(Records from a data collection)
•••••

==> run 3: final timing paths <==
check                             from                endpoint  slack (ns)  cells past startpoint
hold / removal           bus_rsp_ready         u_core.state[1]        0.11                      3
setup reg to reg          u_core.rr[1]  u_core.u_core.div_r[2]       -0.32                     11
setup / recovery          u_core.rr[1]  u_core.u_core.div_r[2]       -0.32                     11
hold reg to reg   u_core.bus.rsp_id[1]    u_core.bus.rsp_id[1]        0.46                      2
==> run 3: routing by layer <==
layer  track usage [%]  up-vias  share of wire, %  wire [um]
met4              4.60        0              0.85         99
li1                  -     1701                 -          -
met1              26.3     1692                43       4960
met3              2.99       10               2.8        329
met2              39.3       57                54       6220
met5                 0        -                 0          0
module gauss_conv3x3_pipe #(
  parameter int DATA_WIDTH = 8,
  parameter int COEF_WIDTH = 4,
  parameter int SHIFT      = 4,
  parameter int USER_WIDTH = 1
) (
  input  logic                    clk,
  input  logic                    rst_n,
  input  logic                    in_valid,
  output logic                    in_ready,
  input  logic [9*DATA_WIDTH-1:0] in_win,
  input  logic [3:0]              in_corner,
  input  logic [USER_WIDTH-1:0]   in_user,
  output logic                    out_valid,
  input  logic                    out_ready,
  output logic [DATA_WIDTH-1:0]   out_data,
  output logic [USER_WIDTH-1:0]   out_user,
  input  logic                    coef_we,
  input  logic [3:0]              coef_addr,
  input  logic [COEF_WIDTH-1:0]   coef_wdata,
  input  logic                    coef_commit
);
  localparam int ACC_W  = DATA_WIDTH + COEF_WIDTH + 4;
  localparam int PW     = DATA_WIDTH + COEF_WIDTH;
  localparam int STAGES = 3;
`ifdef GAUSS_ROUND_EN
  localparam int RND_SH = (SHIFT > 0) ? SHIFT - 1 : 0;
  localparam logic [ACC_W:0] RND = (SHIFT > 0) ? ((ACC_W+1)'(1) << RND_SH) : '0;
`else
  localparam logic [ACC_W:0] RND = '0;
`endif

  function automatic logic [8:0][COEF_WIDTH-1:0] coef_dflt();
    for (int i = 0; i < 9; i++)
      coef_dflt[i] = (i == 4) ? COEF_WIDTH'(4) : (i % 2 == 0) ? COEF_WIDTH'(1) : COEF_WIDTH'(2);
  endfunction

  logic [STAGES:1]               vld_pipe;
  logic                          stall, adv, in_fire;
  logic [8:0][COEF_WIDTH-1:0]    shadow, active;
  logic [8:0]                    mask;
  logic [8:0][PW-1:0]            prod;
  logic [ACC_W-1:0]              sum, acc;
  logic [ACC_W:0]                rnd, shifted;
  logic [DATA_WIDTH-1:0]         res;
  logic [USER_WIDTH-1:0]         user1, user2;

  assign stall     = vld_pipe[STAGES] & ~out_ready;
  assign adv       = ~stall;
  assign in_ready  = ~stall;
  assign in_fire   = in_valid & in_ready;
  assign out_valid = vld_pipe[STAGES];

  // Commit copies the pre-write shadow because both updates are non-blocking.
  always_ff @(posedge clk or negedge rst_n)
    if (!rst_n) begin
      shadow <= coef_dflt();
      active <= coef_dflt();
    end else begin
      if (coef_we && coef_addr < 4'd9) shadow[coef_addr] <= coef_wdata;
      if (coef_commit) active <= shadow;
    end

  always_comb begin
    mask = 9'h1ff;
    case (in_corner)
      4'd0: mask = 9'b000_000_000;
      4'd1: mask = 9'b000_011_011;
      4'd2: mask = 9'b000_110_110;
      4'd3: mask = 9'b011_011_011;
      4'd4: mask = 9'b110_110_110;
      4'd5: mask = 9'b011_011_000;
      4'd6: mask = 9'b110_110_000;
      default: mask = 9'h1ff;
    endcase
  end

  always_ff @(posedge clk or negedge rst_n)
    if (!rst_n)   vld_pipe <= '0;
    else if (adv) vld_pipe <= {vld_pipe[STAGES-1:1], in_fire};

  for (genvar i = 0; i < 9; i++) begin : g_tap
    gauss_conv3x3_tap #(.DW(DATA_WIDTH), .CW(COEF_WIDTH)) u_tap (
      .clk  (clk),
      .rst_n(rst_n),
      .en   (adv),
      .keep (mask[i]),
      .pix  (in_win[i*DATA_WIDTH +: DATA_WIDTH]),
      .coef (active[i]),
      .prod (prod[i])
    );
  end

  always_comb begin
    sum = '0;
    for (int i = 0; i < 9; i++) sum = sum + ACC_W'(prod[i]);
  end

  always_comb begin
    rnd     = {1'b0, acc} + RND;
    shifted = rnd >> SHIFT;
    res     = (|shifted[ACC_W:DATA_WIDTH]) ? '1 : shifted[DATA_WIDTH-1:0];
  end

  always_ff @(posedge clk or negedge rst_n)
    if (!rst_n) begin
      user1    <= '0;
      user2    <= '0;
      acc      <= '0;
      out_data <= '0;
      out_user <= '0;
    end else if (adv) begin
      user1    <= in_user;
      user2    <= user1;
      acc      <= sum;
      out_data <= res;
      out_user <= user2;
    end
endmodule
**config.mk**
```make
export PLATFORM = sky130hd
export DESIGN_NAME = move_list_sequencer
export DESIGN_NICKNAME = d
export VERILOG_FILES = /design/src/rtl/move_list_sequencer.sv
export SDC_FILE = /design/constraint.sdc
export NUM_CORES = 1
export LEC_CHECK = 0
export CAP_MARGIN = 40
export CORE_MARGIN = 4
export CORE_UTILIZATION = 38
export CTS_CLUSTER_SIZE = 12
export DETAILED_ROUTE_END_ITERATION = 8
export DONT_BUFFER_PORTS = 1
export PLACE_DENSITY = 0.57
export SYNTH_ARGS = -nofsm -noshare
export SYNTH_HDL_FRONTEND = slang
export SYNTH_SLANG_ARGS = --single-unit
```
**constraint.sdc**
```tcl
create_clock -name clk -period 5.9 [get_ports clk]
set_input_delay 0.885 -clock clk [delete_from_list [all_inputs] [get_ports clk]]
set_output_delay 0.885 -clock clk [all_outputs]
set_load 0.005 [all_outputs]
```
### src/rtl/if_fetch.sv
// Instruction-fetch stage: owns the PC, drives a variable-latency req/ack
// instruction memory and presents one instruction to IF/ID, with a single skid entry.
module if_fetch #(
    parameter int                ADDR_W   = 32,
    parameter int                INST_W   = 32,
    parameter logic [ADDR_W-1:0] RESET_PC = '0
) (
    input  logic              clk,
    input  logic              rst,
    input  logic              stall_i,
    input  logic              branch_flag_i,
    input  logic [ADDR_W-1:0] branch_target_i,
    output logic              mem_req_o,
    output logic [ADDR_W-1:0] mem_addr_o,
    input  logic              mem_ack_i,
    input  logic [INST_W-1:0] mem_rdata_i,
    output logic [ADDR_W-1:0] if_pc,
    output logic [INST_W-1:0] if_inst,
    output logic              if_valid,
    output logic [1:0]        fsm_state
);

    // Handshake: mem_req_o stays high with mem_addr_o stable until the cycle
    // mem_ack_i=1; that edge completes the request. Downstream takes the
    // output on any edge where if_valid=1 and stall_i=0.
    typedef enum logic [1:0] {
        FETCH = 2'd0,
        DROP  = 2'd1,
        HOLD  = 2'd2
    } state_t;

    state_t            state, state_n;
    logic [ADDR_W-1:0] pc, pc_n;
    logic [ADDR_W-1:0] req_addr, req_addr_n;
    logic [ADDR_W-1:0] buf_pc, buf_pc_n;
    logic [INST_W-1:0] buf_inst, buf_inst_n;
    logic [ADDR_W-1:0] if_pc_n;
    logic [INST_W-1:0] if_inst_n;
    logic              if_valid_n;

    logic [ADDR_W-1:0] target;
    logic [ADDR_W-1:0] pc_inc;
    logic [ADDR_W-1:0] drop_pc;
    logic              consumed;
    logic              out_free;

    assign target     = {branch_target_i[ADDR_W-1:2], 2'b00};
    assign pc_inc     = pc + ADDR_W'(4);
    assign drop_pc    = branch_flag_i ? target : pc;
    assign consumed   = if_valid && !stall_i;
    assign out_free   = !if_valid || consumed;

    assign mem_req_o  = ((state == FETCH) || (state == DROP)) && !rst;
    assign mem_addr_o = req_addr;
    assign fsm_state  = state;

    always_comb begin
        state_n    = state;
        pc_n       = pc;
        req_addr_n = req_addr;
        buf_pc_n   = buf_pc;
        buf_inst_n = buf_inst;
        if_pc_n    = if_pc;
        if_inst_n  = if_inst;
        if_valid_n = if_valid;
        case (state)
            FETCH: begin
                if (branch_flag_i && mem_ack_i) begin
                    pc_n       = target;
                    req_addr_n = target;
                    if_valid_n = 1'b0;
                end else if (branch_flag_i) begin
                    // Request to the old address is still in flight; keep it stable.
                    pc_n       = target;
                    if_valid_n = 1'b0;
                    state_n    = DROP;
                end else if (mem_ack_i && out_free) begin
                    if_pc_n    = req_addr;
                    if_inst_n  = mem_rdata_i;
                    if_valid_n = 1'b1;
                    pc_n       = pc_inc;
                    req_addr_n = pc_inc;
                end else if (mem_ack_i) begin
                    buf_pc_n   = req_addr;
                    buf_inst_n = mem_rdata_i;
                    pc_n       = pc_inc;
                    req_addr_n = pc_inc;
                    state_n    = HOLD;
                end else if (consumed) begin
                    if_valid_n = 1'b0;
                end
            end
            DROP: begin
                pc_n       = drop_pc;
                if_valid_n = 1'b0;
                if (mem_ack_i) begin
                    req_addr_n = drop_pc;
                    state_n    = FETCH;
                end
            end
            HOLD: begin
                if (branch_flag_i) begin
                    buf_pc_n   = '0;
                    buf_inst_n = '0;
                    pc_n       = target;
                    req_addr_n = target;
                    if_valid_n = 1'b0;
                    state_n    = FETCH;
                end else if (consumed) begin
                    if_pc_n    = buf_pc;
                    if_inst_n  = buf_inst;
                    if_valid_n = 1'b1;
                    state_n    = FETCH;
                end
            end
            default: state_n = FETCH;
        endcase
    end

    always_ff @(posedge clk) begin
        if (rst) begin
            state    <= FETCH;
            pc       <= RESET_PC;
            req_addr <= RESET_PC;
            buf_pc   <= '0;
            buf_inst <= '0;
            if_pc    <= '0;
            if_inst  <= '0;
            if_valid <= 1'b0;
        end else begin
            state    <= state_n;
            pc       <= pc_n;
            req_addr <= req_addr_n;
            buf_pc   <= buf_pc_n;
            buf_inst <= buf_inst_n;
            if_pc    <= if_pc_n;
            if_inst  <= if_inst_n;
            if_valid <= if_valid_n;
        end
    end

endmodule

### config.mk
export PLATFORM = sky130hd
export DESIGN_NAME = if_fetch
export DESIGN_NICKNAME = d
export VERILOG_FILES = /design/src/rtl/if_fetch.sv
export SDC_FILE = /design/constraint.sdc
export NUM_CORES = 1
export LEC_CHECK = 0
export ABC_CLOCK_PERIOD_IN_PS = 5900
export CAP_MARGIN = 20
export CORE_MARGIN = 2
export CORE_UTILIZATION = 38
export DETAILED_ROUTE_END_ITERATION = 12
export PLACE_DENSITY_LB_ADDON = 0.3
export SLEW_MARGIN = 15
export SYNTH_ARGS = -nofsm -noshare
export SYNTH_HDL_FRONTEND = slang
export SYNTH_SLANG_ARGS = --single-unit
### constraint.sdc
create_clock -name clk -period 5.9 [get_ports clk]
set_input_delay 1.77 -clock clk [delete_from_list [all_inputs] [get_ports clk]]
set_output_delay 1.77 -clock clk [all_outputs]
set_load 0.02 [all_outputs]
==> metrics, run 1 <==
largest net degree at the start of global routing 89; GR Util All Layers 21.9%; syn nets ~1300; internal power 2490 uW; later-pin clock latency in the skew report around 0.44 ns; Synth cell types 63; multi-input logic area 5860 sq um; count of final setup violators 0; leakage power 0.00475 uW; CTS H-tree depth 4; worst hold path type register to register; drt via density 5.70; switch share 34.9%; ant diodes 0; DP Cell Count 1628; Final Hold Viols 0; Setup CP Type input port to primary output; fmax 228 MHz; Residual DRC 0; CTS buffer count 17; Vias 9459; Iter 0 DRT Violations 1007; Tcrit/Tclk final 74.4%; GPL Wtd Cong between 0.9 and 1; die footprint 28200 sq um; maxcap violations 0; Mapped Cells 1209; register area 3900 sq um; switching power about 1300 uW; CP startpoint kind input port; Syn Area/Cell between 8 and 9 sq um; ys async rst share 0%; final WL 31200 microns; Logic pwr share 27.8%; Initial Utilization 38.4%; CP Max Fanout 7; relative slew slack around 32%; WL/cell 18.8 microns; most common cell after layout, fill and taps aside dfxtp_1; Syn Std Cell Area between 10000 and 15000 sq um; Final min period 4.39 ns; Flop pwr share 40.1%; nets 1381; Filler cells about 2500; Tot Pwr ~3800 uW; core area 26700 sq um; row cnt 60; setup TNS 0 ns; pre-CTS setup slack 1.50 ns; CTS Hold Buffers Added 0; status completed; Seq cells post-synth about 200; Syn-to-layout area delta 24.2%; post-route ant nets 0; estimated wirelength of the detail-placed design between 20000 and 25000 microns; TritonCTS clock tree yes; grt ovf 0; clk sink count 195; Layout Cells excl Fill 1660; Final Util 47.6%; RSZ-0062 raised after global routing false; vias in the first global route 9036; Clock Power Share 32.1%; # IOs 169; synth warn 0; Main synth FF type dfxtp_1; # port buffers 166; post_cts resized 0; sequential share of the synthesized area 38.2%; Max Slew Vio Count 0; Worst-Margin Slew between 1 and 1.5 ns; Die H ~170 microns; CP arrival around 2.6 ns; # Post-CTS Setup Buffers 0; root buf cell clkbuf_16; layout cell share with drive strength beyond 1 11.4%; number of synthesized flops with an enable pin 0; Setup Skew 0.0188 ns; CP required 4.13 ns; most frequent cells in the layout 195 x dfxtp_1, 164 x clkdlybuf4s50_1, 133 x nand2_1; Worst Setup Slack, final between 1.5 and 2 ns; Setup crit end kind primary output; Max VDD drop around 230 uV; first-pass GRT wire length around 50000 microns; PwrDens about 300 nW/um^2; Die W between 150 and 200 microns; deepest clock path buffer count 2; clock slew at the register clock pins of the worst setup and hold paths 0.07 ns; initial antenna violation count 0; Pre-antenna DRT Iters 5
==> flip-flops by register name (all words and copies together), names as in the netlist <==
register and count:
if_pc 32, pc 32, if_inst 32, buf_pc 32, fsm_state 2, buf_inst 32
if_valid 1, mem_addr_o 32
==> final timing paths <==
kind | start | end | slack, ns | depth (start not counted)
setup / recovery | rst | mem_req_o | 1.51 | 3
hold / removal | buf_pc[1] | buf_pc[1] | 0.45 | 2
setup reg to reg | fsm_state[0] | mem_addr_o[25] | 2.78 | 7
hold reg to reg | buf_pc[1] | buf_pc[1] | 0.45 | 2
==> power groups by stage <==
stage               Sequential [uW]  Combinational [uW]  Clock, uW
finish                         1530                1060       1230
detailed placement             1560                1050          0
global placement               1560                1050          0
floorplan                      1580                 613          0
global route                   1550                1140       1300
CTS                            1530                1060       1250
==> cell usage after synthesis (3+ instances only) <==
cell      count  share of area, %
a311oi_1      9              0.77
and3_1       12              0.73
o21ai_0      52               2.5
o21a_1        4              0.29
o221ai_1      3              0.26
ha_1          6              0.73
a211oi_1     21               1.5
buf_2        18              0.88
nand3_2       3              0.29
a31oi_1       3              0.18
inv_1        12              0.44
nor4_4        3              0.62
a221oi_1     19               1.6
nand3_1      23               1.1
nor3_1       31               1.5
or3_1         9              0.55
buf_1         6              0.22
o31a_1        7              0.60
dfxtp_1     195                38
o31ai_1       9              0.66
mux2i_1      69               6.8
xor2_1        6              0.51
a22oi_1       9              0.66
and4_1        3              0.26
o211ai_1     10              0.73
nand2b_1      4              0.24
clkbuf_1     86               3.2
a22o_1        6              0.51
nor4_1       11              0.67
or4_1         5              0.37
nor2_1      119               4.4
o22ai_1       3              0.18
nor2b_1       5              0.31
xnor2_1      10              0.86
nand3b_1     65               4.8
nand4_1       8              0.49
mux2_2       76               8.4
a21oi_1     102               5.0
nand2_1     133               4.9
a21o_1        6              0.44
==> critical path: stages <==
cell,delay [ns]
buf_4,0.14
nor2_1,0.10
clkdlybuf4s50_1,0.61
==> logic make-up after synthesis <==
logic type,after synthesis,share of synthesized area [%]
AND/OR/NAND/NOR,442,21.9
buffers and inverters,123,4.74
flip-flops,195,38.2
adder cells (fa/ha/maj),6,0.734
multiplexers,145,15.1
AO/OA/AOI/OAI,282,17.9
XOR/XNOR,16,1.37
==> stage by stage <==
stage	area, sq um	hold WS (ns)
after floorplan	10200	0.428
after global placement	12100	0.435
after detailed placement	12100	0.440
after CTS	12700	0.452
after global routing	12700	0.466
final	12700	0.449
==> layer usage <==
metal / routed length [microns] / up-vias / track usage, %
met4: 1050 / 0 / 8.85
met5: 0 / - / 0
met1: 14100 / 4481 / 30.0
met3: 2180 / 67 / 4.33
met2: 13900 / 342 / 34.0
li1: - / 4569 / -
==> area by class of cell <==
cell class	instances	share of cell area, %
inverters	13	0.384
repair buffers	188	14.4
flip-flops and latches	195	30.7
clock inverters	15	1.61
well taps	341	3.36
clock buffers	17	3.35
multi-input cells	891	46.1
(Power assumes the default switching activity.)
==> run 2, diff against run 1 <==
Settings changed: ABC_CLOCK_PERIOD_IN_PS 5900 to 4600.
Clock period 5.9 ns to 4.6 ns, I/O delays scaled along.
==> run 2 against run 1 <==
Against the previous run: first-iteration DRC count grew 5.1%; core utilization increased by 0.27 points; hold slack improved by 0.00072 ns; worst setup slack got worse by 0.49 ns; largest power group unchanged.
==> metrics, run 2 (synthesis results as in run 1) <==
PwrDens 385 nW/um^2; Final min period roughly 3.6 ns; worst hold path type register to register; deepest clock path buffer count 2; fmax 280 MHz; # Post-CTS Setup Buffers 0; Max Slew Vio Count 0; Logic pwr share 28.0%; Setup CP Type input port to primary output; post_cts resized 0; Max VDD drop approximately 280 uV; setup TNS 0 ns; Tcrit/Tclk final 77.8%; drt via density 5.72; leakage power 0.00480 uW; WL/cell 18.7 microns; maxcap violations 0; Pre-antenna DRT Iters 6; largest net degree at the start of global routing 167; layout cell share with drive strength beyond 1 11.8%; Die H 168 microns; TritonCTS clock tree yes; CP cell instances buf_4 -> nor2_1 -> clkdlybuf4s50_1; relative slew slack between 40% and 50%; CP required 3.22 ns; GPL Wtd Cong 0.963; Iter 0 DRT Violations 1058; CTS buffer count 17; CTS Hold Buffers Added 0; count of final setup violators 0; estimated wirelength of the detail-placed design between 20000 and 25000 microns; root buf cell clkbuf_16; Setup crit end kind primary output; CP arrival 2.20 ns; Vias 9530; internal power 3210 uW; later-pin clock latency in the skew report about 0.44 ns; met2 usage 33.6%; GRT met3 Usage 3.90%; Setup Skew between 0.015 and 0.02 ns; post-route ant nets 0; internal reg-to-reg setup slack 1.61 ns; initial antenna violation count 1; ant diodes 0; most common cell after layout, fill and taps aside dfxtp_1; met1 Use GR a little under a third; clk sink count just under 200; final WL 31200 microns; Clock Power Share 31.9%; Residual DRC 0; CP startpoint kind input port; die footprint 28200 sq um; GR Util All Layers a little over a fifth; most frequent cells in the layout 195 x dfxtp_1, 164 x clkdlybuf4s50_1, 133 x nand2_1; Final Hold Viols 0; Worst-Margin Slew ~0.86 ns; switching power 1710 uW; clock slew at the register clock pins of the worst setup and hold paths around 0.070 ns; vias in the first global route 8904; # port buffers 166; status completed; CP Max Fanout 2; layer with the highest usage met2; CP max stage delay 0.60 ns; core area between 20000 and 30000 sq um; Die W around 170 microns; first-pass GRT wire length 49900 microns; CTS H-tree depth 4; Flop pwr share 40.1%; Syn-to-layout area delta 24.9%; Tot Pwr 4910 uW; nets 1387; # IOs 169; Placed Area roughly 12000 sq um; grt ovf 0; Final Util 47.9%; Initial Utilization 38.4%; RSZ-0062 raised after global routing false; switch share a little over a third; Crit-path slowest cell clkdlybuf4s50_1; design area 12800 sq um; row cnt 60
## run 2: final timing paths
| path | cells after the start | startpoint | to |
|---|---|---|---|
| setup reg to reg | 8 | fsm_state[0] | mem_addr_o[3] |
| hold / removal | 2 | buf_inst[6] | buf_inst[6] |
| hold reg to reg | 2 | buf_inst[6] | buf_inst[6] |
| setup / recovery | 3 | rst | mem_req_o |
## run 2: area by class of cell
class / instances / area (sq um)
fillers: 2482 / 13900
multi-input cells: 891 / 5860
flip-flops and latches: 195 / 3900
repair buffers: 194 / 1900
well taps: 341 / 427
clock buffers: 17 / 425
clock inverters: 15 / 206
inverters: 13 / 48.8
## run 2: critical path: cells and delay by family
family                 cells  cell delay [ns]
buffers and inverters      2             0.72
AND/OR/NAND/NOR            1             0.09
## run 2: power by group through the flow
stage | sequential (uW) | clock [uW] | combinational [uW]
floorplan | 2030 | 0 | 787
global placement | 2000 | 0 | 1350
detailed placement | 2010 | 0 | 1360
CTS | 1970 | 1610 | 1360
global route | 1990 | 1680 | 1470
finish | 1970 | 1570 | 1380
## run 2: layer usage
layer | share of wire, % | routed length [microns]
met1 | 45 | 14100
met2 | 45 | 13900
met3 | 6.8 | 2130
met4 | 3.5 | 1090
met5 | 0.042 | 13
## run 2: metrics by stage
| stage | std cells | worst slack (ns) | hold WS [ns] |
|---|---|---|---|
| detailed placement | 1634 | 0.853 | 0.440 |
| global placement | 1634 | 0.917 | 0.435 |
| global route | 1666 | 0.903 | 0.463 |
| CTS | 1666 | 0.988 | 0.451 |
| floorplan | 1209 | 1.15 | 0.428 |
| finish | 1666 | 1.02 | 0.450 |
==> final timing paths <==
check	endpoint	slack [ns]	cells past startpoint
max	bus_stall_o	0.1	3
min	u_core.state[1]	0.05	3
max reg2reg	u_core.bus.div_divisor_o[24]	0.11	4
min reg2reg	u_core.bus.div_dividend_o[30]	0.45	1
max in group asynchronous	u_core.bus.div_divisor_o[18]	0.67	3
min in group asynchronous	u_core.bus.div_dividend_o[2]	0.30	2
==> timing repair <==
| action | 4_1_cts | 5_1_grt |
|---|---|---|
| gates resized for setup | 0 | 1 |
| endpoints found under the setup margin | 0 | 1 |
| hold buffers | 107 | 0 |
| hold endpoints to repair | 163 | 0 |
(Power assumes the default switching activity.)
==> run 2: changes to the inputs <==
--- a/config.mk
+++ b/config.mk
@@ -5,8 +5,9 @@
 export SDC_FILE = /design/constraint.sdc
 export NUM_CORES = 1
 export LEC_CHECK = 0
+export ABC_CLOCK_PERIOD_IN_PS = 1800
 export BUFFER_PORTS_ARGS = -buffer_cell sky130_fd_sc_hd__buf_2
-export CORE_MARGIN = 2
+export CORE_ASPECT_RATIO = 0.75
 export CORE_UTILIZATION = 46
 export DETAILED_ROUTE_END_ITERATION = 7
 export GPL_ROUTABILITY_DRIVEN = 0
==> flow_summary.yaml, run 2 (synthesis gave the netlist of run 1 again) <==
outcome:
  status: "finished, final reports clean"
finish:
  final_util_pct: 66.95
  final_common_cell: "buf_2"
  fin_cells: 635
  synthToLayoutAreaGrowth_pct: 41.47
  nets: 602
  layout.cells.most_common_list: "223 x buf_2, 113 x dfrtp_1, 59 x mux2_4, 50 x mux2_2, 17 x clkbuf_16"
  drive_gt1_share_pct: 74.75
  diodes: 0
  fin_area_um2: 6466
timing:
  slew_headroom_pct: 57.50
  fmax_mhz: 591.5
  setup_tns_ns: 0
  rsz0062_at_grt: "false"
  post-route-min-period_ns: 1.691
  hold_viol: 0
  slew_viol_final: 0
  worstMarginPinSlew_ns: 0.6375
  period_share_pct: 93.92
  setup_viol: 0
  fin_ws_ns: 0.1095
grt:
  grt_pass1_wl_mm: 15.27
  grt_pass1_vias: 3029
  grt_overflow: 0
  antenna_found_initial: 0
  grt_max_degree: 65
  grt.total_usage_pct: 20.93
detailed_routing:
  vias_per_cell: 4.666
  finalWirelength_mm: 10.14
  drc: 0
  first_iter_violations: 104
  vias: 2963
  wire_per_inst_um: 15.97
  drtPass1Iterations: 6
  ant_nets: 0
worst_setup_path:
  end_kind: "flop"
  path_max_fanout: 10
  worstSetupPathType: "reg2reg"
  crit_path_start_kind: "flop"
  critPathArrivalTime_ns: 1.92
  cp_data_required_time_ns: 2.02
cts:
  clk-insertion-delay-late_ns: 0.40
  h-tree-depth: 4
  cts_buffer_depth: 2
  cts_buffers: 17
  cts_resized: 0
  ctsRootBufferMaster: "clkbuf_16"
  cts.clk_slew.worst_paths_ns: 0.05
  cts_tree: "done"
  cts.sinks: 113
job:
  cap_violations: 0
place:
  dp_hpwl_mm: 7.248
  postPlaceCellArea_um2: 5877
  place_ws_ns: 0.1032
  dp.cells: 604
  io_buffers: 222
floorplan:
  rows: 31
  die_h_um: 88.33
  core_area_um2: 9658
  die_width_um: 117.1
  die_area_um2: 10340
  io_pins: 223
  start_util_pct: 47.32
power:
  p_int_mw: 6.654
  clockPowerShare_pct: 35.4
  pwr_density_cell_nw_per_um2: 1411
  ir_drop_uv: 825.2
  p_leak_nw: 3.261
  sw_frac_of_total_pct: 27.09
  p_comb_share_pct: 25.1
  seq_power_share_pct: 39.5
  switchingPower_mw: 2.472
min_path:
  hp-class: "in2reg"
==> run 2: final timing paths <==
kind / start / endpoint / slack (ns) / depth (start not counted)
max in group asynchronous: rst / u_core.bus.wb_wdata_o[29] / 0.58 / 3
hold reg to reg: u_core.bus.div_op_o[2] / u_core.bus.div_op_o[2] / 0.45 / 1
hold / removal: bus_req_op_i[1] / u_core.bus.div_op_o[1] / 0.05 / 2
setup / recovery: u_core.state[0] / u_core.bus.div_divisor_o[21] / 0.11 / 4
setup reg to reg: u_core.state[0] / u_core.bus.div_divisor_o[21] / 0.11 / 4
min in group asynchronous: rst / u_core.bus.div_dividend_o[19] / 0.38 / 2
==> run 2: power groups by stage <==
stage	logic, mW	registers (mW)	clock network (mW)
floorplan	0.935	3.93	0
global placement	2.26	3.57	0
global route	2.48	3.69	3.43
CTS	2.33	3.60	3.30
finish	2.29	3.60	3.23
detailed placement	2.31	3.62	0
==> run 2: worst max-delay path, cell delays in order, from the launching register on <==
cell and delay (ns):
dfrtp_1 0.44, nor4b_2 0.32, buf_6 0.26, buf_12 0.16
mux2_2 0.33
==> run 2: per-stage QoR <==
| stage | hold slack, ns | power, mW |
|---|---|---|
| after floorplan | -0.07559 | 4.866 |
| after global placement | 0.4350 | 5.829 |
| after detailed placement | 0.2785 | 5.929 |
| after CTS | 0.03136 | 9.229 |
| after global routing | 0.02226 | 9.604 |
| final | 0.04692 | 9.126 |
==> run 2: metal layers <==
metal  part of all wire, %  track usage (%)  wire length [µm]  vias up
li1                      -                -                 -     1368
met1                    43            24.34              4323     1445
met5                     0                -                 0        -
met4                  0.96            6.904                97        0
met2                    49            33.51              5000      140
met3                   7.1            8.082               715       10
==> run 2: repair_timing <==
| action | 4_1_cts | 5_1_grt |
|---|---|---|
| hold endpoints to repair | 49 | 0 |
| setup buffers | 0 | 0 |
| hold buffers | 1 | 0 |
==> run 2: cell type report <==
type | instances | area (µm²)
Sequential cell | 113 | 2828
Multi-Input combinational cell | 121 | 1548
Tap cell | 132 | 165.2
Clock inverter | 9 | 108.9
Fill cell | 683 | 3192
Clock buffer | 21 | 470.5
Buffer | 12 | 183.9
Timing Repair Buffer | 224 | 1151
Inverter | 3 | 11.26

•••••

Required action:
Wherever the string "asynchronous" appears in a line of the records above, copy that line.

Answer below:
max in group asynchronous	u_core.bus.div_divisor_o[18]	0.67	3
min in group asynchronous	u_core.bus.div_dividend_o[2]	0.30	2
max in group asynchronous: rst / u_core.bus.wb_wdata_o[29] / 0.58 / 3
min in group asynchronous: rst / u_core.bus.div_dividend_o[19] / 0.38 / 2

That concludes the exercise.